The battle is over the limits of that strategy, in which Live Nation has pledged hundreds of millions of dollars to a handful of performers in return for exclusive rights to release their recordings, promote their concert tours and sell T-shirts and other merchandise bearing their images.

Having laid out so much cash -- an estimated $120 million for Madonna and $150 million for Jay-Z alone -- Live Nation Chief Executive Michael Rapino has sought to slow the pace of deal making so he can ascertain that deals already struck are working before entering new ones. But the company's chairman, concert promoter Michael Cohl, wants to quickly strike deals with as many as 15 more artists.

According to people familiar with the matter, the dispute in recent weeks boiled over into a full-blown feud, with Mr. Cohl threatening to leave Beverly Hills, Calif.-based Live Nation.

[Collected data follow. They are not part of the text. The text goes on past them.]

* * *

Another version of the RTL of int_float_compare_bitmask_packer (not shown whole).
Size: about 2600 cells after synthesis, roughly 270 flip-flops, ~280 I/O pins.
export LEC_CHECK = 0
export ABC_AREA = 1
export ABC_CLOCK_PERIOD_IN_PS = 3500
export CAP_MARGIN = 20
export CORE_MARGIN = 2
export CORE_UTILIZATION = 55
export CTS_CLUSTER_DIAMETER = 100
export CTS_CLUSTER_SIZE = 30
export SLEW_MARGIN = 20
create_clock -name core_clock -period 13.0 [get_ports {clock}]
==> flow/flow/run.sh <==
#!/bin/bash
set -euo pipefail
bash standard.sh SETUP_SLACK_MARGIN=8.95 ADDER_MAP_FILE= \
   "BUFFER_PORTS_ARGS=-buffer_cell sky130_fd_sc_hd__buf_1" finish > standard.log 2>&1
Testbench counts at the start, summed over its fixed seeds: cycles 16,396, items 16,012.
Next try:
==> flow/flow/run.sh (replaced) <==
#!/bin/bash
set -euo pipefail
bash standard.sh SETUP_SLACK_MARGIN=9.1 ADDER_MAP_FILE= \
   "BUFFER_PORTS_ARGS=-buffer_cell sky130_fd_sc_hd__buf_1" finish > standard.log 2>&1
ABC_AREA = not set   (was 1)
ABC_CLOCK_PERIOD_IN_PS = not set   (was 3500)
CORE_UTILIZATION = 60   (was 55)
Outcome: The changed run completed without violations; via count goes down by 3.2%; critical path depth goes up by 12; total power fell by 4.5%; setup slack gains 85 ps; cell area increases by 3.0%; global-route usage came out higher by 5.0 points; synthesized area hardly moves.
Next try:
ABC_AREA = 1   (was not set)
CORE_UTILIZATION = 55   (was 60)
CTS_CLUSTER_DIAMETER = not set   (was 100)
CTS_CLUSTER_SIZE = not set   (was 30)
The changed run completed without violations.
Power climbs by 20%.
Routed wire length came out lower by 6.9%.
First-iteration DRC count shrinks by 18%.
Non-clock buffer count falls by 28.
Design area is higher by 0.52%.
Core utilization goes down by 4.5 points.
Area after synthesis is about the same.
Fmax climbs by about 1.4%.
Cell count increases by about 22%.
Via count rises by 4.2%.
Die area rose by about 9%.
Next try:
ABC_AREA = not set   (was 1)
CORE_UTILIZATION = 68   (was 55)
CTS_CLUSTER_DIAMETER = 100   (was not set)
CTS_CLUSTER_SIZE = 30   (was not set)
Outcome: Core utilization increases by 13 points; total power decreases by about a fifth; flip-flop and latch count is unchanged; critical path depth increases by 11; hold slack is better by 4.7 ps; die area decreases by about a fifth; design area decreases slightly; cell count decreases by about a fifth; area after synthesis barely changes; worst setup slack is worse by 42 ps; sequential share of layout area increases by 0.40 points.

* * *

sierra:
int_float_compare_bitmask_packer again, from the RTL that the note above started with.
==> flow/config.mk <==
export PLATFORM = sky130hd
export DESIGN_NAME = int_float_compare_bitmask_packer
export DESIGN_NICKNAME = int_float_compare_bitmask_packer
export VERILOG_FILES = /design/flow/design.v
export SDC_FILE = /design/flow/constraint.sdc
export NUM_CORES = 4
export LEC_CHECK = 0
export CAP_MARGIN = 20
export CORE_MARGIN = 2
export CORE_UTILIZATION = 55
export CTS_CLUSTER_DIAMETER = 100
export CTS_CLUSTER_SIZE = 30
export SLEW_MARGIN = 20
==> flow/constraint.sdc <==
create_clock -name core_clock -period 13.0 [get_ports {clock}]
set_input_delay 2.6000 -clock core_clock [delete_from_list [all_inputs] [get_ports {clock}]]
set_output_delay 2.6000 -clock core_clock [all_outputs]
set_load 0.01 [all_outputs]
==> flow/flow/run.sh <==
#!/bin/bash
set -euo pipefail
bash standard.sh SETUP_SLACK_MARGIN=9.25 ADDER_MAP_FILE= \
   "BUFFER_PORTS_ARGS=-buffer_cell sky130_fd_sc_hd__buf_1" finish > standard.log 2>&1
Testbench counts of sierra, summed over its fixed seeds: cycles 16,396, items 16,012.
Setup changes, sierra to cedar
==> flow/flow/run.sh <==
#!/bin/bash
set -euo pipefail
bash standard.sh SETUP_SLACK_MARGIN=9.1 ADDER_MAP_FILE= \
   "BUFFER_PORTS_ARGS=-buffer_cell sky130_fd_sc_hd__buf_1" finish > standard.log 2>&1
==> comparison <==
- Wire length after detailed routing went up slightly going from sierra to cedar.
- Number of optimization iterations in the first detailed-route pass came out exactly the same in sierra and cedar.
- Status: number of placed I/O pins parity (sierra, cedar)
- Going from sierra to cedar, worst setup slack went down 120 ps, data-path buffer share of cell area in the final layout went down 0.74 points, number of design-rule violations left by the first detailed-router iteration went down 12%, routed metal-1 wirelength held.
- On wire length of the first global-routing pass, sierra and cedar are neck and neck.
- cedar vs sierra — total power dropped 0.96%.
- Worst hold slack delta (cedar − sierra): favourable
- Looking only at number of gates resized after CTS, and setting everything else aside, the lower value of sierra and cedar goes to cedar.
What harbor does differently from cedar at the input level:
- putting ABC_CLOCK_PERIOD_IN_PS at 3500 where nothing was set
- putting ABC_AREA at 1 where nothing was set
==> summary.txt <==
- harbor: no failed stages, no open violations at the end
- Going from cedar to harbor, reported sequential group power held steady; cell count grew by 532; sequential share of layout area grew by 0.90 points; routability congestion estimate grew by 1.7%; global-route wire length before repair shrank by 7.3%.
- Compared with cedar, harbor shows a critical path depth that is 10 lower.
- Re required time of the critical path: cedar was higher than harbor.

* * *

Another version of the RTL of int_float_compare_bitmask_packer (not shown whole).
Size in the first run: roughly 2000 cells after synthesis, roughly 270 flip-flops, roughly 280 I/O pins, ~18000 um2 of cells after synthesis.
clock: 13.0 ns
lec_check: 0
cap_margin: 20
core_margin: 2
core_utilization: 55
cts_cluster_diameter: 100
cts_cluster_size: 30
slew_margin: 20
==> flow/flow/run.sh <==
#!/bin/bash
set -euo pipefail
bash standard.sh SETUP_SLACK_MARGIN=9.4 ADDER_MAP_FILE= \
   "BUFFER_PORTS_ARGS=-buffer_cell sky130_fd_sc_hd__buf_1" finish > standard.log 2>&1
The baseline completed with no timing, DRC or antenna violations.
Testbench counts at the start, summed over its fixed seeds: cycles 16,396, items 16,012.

The company's board at one point was prepared to intervene, setting up a subcommittee to bring the two executives together in Dallas for peace talks. The pair have since resumed speaking to each other, a person familiar with the situation says, and Mr. Cohl has dropped his threat to leave. But the debate over how far Live Nation can push its strategy remains unresolved.

Messrs. Rapino and Cohl couldn't be reached for comment.

The music business has looked on with fascination in recent months as Live Nation spent huge sums to attract not just Madonna and Jay-Z, but also Irish rockers U2 and teen sensations the Jonas Brothers; the latter two deals give the company fewer rights, and so are presumably less lucrative.